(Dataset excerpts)
=== Begin Enclosure ===
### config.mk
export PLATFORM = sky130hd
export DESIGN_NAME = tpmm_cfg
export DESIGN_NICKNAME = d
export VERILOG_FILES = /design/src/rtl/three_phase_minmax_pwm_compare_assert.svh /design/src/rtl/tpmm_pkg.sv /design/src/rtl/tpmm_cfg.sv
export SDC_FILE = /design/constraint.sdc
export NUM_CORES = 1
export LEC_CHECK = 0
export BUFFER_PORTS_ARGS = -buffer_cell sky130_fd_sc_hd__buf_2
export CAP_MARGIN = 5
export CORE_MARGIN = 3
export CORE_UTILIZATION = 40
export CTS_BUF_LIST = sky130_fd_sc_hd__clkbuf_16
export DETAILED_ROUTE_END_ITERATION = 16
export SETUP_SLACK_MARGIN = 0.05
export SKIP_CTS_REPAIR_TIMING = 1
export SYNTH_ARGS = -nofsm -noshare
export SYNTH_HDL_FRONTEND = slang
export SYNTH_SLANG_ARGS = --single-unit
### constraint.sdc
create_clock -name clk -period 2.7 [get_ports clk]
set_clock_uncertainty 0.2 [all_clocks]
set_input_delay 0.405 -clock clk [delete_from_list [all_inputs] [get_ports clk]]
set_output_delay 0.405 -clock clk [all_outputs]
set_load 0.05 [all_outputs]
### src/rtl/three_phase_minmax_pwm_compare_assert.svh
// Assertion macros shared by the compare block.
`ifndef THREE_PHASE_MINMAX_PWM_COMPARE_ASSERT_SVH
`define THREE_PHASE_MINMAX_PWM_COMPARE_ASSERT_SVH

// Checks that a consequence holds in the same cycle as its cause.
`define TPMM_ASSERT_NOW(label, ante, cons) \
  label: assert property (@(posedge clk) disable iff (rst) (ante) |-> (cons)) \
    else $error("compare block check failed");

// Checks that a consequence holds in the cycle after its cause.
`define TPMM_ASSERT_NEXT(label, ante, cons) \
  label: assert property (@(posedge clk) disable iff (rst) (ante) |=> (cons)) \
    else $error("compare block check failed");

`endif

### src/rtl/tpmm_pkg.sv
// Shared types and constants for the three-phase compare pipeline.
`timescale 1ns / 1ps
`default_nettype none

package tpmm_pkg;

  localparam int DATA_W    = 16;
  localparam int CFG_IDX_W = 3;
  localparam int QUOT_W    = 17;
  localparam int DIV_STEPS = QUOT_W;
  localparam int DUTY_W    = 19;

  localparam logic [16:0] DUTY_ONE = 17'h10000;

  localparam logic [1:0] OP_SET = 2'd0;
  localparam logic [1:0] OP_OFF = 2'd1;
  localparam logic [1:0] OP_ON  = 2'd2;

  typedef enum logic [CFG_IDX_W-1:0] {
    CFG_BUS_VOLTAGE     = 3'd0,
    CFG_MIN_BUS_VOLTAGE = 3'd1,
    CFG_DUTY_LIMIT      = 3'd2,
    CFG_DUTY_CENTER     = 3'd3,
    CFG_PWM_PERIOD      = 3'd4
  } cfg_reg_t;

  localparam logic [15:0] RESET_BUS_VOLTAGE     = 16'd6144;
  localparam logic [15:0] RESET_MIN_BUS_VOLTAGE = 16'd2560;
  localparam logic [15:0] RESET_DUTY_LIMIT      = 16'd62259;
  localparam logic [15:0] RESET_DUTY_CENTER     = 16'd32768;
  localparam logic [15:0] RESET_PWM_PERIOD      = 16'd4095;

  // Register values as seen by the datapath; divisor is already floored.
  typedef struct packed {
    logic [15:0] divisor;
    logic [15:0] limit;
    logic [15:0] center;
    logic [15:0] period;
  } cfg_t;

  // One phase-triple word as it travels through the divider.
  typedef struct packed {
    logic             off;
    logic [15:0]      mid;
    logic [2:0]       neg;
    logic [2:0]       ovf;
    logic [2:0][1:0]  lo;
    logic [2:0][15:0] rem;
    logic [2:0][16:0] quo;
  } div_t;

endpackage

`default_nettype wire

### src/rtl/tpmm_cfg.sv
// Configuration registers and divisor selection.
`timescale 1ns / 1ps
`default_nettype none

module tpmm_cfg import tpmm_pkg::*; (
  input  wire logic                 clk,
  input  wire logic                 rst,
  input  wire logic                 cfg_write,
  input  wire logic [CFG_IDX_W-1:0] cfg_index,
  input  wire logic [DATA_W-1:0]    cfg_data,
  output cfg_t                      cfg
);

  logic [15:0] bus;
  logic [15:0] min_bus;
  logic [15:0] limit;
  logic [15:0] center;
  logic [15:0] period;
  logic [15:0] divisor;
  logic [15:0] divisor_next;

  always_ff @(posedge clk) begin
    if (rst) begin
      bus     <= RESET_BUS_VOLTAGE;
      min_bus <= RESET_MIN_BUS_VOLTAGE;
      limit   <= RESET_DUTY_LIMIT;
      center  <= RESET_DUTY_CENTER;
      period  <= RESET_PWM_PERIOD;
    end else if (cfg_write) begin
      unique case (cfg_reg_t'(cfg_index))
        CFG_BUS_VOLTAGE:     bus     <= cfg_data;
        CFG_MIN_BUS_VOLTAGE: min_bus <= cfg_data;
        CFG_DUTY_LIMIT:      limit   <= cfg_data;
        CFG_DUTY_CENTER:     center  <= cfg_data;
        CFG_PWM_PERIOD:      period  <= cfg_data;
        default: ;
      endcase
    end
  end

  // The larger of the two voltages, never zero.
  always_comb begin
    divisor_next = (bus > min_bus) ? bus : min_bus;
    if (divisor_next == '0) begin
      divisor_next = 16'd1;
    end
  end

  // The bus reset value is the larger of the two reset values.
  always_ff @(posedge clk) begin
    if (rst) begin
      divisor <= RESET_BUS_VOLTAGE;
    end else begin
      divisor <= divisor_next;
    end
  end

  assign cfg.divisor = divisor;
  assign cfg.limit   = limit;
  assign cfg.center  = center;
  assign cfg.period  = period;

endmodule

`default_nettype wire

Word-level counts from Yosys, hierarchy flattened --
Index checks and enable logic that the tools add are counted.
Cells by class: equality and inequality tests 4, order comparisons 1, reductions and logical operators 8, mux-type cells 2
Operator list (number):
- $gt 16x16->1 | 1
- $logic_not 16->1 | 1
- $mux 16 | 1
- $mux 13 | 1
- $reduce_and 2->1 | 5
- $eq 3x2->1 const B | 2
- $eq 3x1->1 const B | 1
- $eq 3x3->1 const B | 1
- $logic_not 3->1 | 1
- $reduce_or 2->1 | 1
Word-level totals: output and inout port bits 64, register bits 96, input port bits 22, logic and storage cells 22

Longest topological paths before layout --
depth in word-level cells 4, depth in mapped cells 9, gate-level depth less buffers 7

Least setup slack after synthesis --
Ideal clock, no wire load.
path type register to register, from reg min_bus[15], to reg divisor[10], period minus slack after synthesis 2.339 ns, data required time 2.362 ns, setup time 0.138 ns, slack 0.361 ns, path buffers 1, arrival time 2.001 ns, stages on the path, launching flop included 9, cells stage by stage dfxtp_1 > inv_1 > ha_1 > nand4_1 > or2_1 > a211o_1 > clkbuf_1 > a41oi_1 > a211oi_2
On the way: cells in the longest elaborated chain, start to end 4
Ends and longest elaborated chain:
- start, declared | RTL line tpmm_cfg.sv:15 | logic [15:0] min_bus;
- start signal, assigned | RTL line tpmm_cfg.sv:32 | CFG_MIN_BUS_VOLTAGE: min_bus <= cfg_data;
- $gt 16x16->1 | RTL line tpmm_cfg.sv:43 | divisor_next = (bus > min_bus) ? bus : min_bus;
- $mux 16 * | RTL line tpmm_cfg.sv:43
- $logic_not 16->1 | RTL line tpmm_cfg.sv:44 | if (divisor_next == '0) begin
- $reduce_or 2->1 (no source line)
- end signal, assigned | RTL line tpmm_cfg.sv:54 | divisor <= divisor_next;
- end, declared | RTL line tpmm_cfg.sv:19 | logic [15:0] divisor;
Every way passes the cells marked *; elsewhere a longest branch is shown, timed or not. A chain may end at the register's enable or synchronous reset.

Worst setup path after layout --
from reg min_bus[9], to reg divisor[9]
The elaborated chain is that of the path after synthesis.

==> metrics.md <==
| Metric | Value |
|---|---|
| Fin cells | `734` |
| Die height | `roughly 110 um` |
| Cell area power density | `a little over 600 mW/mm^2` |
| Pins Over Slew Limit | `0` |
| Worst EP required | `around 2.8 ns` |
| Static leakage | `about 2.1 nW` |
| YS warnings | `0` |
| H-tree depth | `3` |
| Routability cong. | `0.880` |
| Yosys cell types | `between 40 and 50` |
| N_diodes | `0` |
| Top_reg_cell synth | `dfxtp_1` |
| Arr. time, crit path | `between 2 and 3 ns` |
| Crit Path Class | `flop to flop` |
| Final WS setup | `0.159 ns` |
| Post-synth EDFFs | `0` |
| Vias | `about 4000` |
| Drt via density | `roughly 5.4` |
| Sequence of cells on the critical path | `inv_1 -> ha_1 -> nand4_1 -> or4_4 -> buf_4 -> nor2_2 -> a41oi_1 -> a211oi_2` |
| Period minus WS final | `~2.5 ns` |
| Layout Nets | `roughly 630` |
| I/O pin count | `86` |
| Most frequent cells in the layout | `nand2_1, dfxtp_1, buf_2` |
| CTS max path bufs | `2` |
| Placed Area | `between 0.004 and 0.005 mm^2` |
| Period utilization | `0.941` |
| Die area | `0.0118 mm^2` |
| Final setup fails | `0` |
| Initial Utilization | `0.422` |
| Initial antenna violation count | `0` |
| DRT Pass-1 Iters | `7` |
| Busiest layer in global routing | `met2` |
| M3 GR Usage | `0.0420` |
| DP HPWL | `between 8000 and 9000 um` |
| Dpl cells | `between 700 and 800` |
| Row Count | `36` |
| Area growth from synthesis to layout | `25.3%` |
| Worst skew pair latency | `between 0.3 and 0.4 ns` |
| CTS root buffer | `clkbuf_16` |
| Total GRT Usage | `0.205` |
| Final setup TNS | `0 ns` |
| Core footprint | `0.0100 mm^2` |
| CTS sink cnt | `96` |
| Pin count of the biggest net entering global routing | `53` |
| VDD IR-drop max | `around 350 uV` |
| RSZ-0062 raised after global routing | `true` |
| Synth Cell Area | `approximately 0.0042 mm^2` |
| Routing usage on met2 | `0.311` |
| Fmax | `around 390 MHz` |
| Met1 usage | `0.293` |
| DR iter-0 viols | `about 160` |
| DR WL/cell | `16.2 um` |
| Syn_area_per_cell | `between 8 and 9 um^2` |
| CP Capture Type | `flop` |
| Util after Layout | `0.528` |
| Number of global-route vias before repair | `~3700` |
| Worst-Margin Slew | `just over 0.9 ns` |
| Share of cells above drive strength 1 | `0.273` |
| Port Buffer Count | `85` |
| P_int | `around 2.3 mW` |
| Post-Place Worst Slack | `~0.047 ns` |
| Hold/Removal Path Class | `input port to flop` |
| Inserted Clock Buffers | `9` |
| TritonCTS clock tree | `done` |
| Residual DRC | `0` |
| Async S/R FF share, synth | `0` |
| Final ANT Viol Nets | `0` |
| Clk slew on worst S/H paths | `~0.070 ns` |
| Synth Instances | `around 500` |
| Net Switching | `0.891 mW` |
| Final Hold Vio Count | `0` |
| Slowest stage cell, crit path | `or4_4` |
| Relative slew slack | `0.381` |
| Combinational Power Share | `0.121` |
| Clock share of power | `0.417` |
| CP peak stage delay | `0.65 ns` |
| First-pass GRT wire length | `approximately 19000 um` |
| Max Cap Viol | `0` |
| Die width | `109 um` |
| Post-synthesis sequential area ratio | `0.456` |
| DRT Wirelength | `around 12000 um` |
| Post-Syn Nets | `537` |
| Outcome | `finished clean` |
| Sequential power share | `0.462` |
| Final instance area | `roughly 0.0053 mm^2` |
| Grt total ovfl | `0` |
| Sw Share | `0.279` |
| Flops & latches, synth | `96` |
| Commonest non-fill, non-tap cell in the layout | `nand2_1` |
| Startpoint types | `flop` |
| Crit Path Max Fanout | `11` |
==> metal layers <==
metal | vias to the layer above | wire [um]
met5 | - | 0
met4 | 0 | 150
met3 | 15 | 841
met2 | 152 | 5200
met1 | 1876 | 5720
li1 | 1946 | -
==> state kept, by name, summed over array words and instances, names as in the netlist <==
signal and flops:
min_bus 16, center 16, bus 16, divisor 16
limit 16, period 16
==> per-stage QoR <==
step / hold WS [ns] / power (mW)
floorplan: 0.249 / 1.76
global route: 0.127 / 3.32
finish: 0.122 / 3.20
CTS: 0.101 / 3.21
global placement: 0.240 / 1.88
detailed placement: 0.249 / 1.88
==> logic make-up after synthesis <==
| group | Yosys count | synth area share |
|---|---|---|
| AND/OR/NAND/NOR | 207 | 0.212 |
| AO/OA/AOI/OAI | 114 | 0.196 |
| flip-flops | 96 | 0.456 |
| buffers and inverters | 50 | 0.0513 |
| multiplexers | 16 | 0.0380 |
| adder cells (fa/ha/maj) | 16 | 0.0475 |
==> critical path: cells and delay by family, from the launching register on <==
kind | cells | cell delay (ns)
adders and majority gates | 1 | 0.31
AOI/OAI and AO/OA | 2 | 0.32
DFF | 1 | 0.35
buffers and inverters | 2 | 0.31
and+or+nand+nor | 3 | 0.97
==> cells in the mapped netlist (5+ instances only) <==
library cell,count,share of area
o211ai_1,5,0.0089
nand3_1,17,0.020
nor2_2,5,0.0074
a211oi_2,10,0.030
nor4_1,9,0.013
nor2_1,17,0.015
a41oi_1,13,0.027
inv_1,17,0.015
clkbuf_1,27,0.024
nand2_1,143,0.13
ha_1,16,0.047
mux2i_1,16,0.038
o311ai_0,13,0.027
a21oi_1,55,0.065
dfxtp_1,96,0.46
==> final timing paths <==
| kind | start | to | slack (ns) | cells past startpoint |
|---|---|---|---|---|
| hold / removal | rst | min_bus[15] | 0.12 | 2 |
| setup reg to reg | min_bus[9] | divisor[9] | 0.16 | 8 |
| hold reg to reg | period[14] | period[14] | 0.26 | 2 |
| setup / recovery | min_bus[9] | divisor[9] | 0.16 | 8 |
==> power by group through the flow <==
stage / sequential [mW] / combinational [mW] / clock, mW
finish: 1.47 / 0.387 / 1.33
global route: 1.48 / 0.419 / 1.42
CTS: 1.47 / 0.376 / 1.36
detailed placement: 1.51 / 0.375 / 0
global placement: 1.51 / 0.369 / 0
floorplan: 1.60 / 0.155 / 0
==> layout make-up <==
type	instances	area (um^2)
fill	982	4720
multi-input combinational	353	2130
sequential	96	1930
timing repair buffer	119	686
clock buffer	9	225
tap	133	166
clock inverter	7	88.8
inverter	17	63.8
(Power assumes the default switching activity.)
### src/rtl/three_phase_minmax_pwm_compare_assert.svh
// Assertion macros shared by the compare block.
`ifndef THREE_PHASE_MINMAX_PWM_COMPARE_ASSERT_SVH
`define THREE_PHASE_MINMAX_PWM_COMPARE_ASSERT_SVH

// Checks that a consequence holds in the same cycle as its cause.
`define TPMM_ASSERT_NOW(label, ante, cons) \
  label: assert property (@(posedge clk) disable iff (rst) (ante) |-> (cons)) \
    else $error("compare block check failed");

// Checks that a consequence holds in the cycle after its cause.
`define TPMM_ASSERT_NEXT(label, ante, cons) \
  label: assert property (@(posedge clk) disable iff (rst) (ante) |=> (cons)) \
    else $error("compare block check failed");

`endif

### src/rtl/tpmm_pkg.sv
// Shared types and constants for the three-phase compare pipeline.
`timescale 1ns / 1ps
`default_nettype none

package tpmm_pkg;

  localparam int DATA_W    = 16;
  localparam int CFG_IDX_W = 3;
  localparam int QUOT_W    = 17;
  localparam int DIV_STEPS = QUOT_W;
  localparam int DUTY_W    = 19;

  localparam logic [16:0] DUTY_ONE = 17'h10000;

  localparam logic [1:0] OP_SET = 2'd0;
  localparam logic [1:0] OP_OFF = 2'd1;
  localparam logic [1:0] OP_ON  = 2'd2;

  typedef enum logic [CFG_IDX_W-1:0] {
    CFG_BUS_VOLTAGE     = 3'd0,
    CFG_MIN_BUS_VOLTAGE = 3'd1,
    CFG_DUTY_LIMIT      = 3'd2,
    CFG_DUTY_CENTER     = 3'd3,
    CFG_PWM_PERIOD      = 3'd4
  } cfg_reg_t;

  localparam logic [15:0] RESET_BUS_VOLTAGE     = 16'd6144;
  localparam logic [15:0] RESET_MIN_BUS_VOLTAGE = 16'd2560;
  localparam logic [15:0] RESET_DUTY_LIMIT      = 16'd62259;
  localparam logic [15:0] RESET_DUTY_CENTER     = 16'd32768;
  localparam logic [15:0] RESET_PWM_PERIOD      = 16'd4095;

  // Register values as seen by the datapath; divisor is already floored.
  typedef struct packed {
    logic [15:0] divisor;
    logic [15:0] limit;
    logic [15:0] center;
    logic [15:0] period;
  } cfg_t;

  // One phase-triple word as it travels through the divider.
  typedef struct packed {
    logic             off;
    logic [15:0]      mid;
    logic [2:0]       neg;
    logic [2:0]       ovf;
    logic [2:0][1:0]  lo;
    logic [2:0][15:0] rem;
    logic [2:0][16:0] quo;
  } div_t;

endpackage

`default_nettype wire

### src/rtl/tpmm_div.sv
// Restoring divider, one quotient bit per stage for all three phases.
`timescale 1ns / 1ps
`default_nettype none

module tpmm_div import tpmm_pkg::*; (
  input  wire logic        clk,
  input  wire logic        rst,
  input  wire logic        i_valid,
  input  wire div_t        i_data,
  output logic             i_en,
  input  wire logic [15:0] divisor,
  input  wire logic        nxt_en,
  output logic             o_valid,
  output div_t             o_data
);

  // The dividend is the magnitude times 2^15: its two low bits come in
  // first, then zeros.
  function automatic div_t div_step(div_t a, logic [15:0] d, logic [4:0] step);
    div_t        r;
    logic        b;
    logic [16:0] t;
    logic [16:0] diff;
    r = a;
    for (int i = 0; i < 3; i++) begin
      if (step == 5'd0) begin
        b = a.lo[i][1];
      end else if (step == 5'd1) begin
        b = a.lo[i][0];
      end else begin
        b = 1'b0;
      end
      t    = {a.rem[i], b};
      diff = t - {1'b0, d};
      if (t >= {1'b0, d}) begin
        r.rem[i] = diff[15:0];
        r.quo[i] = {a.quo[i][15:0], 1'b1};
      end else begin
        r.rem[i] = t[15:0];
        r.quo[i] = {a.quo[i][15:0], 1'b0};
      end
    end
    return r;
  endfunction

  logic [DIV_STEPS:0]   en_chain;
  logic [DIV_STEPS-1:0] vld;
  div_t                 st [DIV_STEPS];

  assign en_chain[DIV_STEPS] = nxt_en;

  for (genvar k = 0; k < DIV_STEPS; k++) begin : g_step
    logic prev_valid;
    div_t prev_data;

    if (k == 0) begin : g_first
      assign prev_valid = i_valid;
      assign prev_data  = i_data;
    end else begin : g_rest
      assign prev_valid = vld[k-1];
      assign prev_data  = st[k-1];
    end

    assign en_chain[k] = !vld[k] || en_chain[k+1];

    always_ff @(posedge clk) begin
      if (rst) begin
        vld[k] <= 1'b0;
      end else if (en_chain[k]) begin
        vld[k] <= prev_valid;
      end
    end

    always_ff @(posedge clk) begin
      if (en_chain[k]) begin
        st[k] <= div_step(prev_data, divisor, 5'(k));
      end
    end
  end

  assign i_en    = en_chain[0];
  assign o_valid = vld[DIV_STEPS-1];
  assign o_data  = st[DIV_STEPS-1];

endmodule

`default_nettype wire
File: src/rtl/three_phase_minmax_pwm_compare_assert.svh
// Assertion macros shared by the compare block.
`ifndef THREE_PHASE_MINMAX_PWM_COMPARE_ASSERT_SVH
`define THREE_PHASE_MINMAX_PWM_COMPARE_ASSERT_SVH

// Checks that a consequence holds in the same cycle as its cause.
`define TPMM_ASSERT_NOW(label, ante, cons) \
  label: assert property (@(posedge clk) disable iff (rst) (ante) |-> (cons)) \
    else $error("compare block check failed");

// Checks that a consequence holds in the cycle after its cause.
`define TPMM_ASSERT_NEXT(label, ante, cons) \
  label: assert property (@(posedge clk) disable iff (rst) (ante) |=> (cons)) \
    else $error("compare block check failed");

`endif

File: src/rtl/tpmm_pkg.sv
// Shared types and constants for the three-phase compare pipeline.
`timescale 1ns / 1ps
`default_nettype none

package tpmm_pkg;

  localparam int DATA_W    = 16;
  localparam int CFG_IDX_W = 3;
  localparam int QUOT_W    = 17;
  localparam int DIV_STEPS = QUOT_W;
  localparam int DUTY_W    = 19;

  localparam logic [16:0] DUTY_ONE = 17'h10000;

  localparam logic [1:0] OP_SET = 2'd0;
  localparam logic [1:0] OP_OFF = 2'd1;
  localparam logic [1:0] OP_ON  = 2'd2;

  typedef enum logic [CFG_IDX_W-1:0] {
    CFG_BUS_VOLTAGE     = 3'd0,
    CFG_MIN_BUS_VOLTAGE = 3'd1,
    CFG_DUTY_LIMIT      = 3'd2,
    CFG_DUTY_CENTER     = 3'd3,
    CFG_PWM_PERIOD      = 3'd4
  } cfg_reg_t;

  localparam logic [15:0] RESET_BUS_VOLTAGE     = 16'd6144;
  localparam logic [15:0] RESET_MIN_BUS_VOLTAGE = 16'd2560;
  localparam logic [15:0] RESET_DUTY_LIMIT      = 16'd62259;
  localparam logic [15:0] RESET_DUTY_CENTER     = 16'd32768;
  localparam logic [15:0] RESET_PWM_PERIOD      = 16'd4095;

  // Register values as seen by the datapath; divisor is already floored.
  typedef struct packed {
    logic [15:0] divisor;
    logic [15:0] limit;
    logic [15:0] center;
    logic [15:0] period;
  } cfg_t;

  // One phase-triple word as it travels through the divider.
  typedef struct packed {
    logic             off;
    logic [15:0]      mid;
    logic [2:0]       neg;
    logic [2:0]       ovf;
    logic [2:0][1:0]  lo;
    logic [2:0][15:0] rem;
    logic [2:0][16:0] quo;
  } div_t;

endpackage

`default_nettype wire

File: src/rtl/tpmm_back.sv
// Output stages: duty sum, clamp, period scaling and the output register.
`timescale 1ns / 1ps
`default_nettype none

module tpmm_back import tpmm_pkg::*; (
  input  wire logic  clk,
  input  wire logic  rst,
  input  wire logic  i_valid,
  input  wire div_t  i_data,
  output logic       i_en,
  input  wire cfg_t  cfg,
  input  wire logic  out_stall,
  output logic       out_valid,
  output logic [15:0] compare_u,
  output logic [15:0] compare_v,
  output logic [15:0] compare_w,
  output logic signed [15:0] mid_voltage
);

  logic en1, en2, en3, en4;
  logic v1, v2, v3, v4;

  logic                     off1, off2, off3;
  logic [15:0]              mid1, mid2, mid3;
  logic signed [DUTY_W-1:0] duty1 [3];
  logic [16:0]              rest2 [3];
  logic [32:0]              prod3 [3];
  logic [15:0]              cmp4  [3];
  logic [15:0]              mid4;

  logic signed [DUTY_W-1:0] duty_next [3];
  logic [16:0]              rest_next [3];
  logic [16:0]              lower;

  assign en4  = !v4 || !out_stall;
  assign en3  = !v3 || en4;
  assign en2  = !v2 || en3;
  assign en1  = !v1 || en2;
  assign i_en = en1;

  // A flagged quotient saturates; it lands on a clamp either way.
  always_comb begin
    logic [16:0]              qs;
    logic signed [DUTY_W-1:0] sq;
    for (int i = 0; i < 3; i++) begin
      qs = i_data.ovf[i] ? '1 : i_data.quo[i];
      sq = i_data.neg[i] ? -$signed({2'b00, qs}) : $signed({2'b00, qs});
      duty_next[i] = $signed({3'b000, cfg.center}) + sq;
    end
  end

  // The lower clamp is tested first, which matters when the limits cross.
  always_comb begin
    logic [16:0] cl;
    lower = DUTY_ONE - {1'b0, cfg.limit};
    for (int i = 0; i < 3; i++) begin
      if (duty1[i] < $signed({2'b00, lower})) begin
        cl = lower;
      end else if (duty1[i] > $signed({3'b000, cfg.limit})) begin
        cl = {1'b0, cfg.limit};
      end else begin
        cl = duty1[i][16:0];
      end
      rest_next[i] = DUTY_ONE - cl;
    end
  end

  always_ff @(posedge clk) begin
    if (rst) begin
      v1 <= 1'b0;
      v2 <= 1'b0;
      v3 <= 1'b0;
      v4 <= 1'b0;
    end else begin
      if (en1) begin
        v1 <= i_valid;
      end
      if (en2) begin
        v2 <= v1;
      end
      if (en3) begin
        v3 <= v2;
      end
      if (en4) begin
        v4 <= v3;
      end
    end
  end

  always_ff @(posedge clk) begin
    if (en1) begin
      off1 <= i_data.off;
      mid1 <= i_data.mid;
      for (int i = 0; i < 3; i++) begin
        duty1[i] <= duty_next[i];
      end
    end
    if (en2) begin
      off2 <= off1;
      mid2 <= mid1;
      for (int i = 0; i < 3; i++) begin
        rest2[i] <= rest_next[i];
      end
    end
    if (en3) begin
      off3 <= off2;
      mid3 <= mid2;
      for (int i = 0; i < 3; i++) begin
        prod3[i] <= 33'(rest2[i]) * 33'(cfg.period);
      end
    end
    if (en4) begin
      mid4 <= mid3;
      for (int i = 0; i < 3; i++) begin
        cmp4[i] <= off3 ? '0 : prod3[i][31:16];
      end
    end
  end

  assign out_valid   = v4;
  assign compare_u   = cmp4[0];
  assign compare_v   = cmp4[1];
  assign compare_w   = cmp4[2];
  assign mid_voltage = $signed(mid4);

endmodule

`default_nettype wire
=== End Enclosure ===
For each line of the data that includes the word "above", return a copy of it.

Solution to this problem
| Share of cells above drive strength 1 | `0.273` |
metal | vias to the layer above | wire [um]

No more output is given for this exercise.